问题
I have a large dataframe (from 500k to 1M rows) which contains for example these 3 numeric columns: ID, A, B
I want to filter the results in order to obtain a table like the one in the image below, where, for each unique value of column id, i have the maximum and minimum value of A and B. How can i do?

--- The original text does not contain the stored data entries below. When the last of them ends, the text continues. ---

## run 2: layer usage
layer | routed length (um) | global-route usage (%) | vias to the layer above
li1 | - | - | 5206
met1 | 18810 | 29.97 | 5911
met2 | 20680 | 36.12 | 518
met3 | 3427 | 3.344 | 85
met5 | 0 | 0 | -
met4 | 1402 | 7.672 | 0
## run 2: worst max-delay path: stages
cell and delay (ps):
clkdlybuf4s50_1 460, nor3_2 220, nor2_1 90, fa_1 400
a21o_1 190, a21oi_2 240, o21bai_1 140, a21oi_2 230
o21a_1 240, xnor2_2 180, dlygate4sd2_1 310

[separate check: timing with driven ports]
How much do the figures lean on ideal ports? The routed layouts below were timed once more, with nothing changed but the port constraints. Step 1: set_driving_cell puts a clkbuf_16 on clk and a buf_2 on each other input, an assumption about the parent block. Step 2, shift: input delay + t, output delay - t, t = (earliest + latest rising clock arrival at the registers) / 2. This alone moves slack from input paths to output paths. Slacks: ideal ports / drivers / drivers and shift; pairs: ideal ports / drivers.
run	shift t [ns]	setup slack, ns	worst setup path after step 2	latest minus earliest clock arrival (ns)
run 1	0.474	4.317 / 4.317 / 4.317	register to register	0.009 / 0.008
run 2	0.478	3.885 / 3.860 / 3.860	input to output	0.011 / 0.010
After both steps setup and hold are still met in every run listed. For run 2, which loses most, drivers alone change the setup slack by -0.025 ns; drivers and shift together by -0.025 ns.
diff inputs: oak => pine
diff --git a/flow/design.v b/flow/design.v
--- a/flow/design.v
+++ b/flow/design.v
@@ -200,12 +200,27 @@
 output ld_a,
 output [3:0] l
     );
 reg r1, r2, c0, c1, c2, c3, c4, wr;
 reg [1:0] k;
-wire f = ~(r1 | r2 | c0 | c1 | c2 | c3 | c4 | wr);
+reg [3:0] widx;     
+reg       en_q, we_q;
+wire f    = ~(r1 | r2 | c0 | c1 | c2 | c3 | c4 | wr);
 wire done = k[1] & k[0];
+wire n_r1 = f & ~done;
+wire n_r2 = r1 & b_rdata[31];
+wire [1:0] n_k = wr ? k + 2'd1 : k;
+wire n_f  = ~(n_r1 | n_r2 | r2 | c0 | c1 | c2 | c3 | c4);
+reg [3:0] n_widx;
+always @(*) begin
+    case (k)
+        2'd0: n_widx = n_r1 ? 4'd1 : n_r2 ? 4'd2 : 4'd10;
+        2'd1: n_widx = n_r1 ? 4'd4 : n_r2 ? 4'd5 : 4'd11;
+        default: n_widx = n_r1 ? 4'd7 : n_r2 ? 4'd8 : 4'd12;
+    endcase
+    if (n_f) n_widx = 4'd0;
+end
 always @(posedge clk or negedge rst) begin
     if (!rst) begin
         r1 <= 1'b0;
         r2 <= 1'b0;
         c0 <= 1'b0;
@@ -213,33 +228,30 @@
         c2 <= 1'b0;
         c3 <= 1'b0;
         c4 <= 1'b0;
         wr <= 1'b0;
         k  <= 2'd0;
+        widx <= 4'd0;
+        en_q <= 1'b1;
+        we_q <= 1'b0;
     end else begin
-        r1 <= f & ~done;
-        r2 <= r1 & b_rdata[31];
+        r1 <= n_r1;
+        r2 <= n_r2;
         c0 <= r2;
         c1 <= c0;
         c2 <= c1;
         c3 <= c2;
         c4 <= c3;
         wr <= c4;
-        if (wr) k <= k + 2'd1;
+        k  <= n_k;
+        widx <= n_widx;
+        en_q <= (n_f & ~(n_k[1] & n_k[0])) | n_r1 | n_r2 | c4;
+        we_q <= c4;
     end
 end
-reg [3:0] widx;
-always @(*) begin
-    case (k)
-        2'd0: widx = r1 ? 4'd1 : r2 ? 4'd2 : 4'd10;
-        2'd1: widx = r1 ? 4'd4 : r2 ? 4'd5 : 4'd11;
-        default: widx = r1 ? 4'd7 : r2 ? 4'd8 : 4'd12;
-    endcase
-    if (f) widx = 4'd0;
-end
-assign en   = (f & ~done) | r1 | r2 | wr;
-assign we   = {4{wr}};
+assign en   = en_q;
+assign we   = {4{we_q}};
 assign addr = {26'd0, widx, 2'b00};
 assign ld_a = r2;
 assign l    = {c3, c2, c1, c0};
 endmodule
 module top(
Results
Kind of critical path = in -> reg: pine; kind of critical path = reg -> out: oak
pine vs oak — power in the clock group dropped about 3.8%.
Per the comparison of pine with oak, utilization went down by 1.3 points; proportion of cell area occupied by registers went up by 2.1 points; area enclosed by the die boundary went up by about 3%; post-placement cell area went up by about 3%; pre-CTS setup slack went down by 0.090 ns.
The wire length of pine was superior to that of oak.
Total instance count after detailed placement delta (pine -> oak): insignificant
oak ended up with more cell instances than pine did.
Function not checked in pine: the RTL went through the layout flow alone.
This design comes from an exercise in tuning for small area on the open sky130 flow, not from production work. The RTL was checked by simulation tests, not by an equivalence proof against the original design. No driver is modelled on the clock port, so clocking that relies on it looks cheaper here than on a real chip.

==> inputs of try-tundra <==
Design mul16_top, start of the top module:
module mul16_top(
    input   wire            clk,
    input   wire            a_signed,
    input   wire            b_signed,
    input   wire    [15:0]  mula,
    input   wire    [15:0]  mulb,
    output  reg     [31:0]  p
);
reg             a_signed_q, b_signed_q;
reg     [15:0]  mula_q, mulb_q;
wire    [31:0]  prod;
always @(posedge clk) begin
    a_signed_q <= a_signed;
    b_signed_q <= b_signed;
    mula_q     <= mula;
    mulb_q     <= mulb;
    p          <= prod;
end
multi16x16 mult(
    .a_signed(a_signed_q),
    .b_signed(b_signed_q),
    .mula(mula_q),
    .mulb(mulb_q),
    .out(prod)
);
endmodule
==> flow/config.mk <==
export PLATFORM = sky130hd
export DESIGN_NAME = mul16_top
export DESIGN_NICKNAME = mul16_top
export VERILOG_FILES = /design/flow/design.v
export SDC_FILE = /design/flow/constraint.sdc
export NUM_CORES = 4
export LEC_CHECK = 0
export ABC_AREA = 1
export CAP_MARGIN = 20
export CORE_MARGIN = 2
export CORE_UTILIZATION = 55
export GPL_TIMING_DRIVEN = 0
export SLEW_MARGIN = 20
==> flow/constraint.sdc <==
create_clock -name core_clock -period 6.5 [get_ports {clk}]
set_input_delay 1.3000 -clock core_clock [delete_from_list [all_inputs] [get_ports {clk}]]
set_output_delay 1.3000 -clock core_clock [all_outputs]
set_load 0.01 [all_outputs]
run.sh (not shown) runs the stock make flow with config.mk's settings and CLKGATE_MAP_FILE= SYNTH_SCRIPT=/design/flow/synth_recipe.tcl, a recipe that flattens the netlist after the stock synthesis.
==> try-juniper (differences from try-tundra) <==
--- a/flow/config.mk
+++ b/flow/config.mk
@@ -9,5 +9,4 @@
 export CAP_MARGIN = 20
 export CORE_MARGIN = 2
 export CORE_UTILIZATION = 55
-export GPL_TIMING_DRIVEN = 0
 export SLEW_MARGIN = 20
==> run notes <==
Outcome: try-juniper finished clean; try-tundra finished clean
Crit path required time: try-juniper 6.80 ns; try-tundra 6.79 ns
Placed cell area: try-juniper 9763 sq um; try-tundra 9836 sq um
Count of TritonRoute iterations in the first routing pass: try-juniper 5; try-tundra 8
Final Cycle Share: try-juniper 91.83%; try-tundra 93.69%
Start point of the worst hold path: try-juniper mulb_q[0]; try-tundra mulb_q[1]
DPL Wire Length: try-juniper 17780 microns; try-tundra 20970 microns
Area overhead of the layout relative to synthesis: try-juniper 13.10%; try-tundra 13.91%
Fraction of area in multi-input gates: try-juniper 65.37%; try-tundra 64.91%
Met3 WL: try-juniper 902 microns; try-tundra 1902 microns
Post-Place Setup Slack: try-juniper 0.5194 ns; try-tundra 0.4568 ns
Launch point of the worst path: try-juniper mulb_q[1]; try-tundra mulb_q[7]
Crit path buffers/inverters: try-juniper 3; try-tundra 4
Final routed wirelength across all metal layers: try-juniper 22330 microns; try-tundra 26480 microns
Number of vias after detailed routing: try-juniper 6538; try-tundra 6889
Worst rel slew slack: try-juniper 50.87%; try-tundra 42.72%
From an optimization exercise on the open Yosys and OpenROAD flow, aimed at small area and a short achievable clock period; shortcuts taken in it are not production practice.
At most, simulation tests tie the RTL to the original design; equivalence was not proved.
Power and IR drop assume default switching activity.

==> module p, before the edit <==
module p #(parameter DATA_WIDTH = 16, OUT_WIDTH = 32)
(
    input [DATA_WIDTH-1:0] a,
    input [DATA_WIDTH-1:0] b,
    output [OUT_WIDTH-1:0] c,
    output reg done,
    input clk,
    input rst
);
    localparam K = DATA_WIDTH;
    reg [K-1:0] areg;    
    reg [K-1:0] hi;      
    reg [K-1:0] lo;      
    reg one, two, neg;   
    reg [2:0] cnt;
    assign c = {hi, lo};
    wire one_n = rst ? b[0] : lo[1] ^ lo[2];
    wire two_n = rst ? b[1] & ~b[0] :
                 (lo[3] & ~lo[2] & ~lo[1]) | (~lo[3] & lo[2] & lo[1]);
    wire neg_n = rst ? b[1] : lo[3];
    wire [K:0] m = one ? {areg[K-1], areg} : two ? {areg, 1'b0} : {(K+1){1'b0}};
    wire [K:0] pp = m ^ {(K+1){neg}};
    wire [K+1:0] sum;
    pfx_add #(.W(K+2)) stepadd (.x({{2{hi[K-1]}}, hi}), .y({pp[K], pp}), .ci(neg), .s(sum));
    always @(posedge clk) begin
        areg <= a;
        one <= one_n;
        two <= two_n;
        neg <= neg_n;
        if (rst) begin
            hi <= 0;
            lo <= b;
            cnt <= 3'd0;
            done <= 1'b0;
        end else if (!done) begin
            hi <= sum[K+1:2];
            lo <= {sum[1:0], lo[K-1:2]};
            cnt <= cnt + 3'd1;
            done <= (cnt == 3'd7);
        end
    end
endmodule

EDIT: i have updated the image below in order to be more clear: when i get the max or min from a column i need to get also the data associated to it of the others columns
回答1:
Sample data (note that you posted an image which can't be used by potential answerers without retyping, so I'm making a simple example in its place):
df=pd.DataFrame({ 'id':[1,1,1,1,2,2,2,2],
'a':range(8), 'b':range(8,0,-1) })
The key to this is just using idxmax
and idxmin
and then futzing with the indexes so that you can merge things in a readable way. Here's the whole answer and you may wish to examine intermediate dataframes to see how this is working.
df_max = df.groupby('id').idxmax()
df_max['type'] = 'max'
df_min = df.groupby('id').idxmin()
df_min['type'] = 'min'
df2 = df_max.append(df_min).set_index('type',append=True).stack().rename('index')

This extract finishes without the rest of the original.